■ **Try it**
Please copy the entries below word for word.

■ **Input records**

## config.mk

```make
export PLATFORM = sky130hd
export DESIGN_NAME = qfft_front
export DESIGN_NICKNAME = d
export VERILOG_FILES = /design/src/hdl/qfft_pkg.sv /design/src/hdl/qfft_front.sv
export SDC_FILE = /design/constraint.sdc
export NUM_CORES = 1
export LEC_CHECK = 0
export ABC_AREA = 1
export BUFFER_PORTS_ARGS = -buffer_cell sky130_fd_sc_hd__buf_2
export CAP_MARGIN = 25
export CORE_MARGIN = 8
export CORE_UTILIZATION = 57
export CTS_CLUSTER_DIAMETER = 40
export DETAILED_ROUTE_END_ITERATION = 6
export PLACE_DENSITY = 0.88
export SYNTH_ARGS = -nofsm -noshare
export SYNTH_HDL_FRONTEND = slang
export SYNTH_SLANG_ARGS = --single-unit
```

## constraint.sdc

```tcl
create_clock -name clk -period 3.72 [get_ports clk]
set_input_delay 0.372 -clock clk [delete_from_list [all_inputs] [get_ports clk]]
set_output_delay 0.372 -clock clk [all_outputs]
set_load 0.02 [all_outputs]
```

■ **Answer for the task**
## config.mk

```make
export PLATFORM = sky130hd
export DESIGN_NAME = qfft_front
export DESIGN_NICKNAME = d
export VERILOG_FILES = /design/src/hdl/qfft_pkg.sv /design/src/hdl/qfft_front.sv
export SDC_FILE = /design/constraint.sdc
export NUM_CORES = 1
export LEC_CHECK = 0
export ABC_AREA = 1
export BUFFER_PORTS_ARGS = -buffer_cell sky130_fd_sc_hd__buf_2
export CAP_MARGIN = 25
export CORE_MARGIN = 8
export CORE_UTILIZATION = 57
export CTS_CLUSTER_DIAMETER = 40
export DETAILED_ROUTE_END_ITERATION = 6
export PLACE_DENSITY = 0.88
export SYNTH_ARGS = -nofsm -noshare
export SYNTH_HDL_FRONTEND = slang
export SYNTH_SLANG_ARGS = --single-unit
```

## constraint.sdc

```tcl
create_clock -name clk -period 3.72 [get_ports clk]
set_input_delay 0.372 -clock clk [delete_from_list [all_inputs] [get_ports clk]]
set_output_delay 0.372 -clock clk [all_outputs]
set_load 0.02 [all_outputs]
```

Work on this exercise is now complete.